Updating Shasta County’s Capitol Building Display
● By Jon Lewis
Story by Jon Lewis
Photos by Eric Caldwell, and courtesy of Randi Slaughter
RANDI SLAUGHTER wants Shasta County to put its best face forward, and especially in California’s Capitol, where more than a million people a year have a chance to check out the county’s features.
The trouble is, the county’s best face is looking a little fatigued. If the collection of county displays on exhibit in the Capitol were a dating app, a fair number of potential daters would probably swipe left.
Slaughter takes a kinder approach: “I had seen the county displays in my normal visits to Sacramento and I noticed ours was a little outdated,” she says. How outdated? Completed in 1993, the current display highlights the Dixieland Jazz Festival, a Redding event last held in 2000, and celebrates the county’s once-thriving mining industry.
What’s missing? The Sundial Bridge, the historic Cascade Theatre, the Sacramento River Trail network, Turtle Bay Exploration Park and other features with the potential to put Shasta County on the mental map of Capitol visitors.
Slaughter says the idea of giving the display a facelift first surfaced as a potential group project for her Leadership Redding class. When the group decided not to pursue it, Slaughter decided to take it on by herself. “Something needed to be done,” she says.
Slaughter huddled with her husband, Rocky, a public relations professional now in his third year of law school, and held a brainstorming session. How could the exhibit – a glass-encased display about six feet high and three feet wide – be brought into the 21st century? High-tech QR codes? Glitzy video displays?
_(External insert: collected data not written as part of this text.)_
--- src/rtl/core/cws_front.sv ---
// Front part: configuration registers, packet total divider and request decode.
// Depends on cws_pkg.
module cws_front #(
    parameter int PACKET_BYTES = 1024,
    parameter int MAX_PACKETS  = 4096
) (
    input  logic                                   clk,
    input  logic                                   rst_n,
    input  logic                                   wr_en,
    input  logic                                   wr_index,
    input  logic [cws_pkg::FS_W-1:0]               wr_data,
    input  logic                                   in_valid,
    output logic                                   in_stall,
    input  logic [1:0]                             req_type,
    input  logic [cws_pkg::SEQ_W-1:0]              ack_seq,
    input  logic                                   q_full,
    input  logic                                   clearing,
    output logic                                   q_push,
    output cws_pkg::cws_cmd_t                      q_wdata,
    output cws_pkg::cws_thr_ld_t                   thr_ld,
    output logic [$clog2(MAX_PACKETS+1)-1:0]       total,
    output logic [$clog2(PACKET_BYTES+1)-1:0]      last_len
);

    localparam int BW  = $clog2(MAX_PACKETS + 1);
    localparam int PBW = $clog2(PACKET_BYTES + 1);
    // Scaled reciprocal of the packet size: the product shifted down by RSH
    // is the exact quotient for every value the file size register can hold.
    localparam int RSH = cws_pkg::FS_W + $clog2(PACKET_BYTES);
    localparam int MW  = cws_pkg::FS_W + 1;
    localparam int PW  = cws_pkg::FS_W + MW;
    localparam longint unsigned RECIP =
        ((64'd1 << RSH) + PACKET_BYTES - 1) / PACKET_BYTES;

    logic                       busy_reg, busy_next;
    logic                       sub_reg, sub_next;
    logic                       fin_reg, fin_next;
    logic [cws_pkg::FS_W-1:0]   fs_reg, fs_next;
    logic [PBW-1:0]             rem_reg, rem_next;
    logic [cws_pkg::FS_W-1:0]   quo_reg, quo_next;
    logic [BW-1:0]              total_reg, total_next;
    logic [PBW-1:0]             len_reg, len_next;

    logic [PW-1:0]              prod;
    logic [cws_pkg::FS_W-1:0]   quo_bytes;
    logic [cws_pkg::FS_W:0]     ceil_q;
    logic                       sat;

    // Quotient, then remainder, then the rounded and saturated packet total,
    // one step per cycle.
    assign prod      = PW'(fs_reg) * PW'(RECIP);
    assign quo_bytes = quo_reg * cws_pkg::FS_W'(PACKET_BYTES);
    assign ceil_q    = {1'b0, quo_reg} + (cws_pkg::FS_W+1)'(rem_reg != '0);
    assign sat       = ceil_q > (cws_pkg::FS_W+1)'(MAX_PACKETS);

    always_comb
    begin
        busy_next  = 1'b0;
        sub_next   = 1'b0;
        fin_next   = 1'b0;
        fs_next    = fs_reg;
        rem_next   = rem_reg;
        quo_next   = quo_reg;
        total_next = total_reg;
        len_next   = len_reg;
        if (wr_en && wr_index == cws_pkg::REG_FILE_SIZE)
        begin
            busy_next = 1'b1;
            fs_next   = wr_data;
        end
        else if (busy_reg)
        begin
            quo_next = cws_pkg::FS_W'(prod >> RSH);
            sub_next = 1'b1;
        end
        else if (sub_reg)
        begin
            rem_next = PBW'(fs_reg - quo_bytes);
            fin_next = 1'b1;
        end
        else if (fin_reg)
        begin
            total_next = sat ? BW'(MAX_PACKETS) : ceil_q[BW-1:0];
            len_next   = (sat || rem_reg == '0) ? PBW'(PACKET_BYTES) : rem_reg;
        end
    end

    always_ff @(posedge clk or negedge rst_n)
    begin
        if (!rst_n)
        begin
            busy_reg  <= 1'b0;
            sub_reg   <= 1'b0;
            fin_reg   <= 1'b0;
            total_reg <= '0;
            len_reg   <= PBW'(PACKET_BYTES);
        end
        else
        begin
            busy_reg  <= busy_next;
            sub_reg   <= sub_next;
            fin_reg   <= fin_next;
            total_reg <= total_next;
            len_reg   <= len_next;
        end
    end

    always_ff @(posedge clk)
    begin
        fs_reg  <= fs_next;
        rem_reg <= rem_next;
        quo_reg <= quo_next;
    end

    assign in_stall = busy_reg || sub_reg || fin_reg || q_full || clearing;
    assign q_push   = in_valid && !in_stall;

    always_comb
    begin
        q_wdata.aseq = ack_seq;
        case (req_type)
            cws_pkg::REQ_SEND:    q_wdata.cmd = cws_pkg::CMD_SEND;
            cws_pkg::REQ_ACK:     q_wdata.cmd = cws_pkg::CMD_ACK;
            cws_pkg::REQ_TIMEOUT: q_wdata.cmd = cws_pkg::CMD_TIMEOUT;
            default:              q_wdata.cmd = cws_pkg::CMD_NONE;
        endcase
    end

    assign thr_ld.load  = wr_en && wr_index == cws_pkg::REG_INIT_THR;
    assign thr_ld.value = wr_data[cws_pkg::WIN_W-1:0];
    assign total        = total_reg;
    assign last_len     = len_reg;

endmodule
The couple decided some field work was in order. “We decided to sit and watch people, so on five occasions, at about two hours each time, we would watch people and how they interacted with the display. Ironically, ours is 26 years old but it was one of the fan favorites. The interactive diorama effect was quite popular and really engaged them,” Slaughter says.
Using a stopwatch, the Capitol corridor sleuths determined the Shasta County display was capturing about eight seconds of attention, on average. Counties with the flashy video displays and QR codes (barcodes that direct smartphone users to a website) weren’t stopping as much traffic, Slaughter says.
The Slaughters realized that passersby, and kids in particular, enjoyed the three-dimensional diorama style and the figurines. With an artistic direction in mind, the next step was locating a diorama designer up to the task. Their search led to New York-based Nix + Gerber, a two-person team that has created miniature sets and props for Tic Tac, Oreo cookies, Greenpeace and Ben & Jerry’s, among other clients.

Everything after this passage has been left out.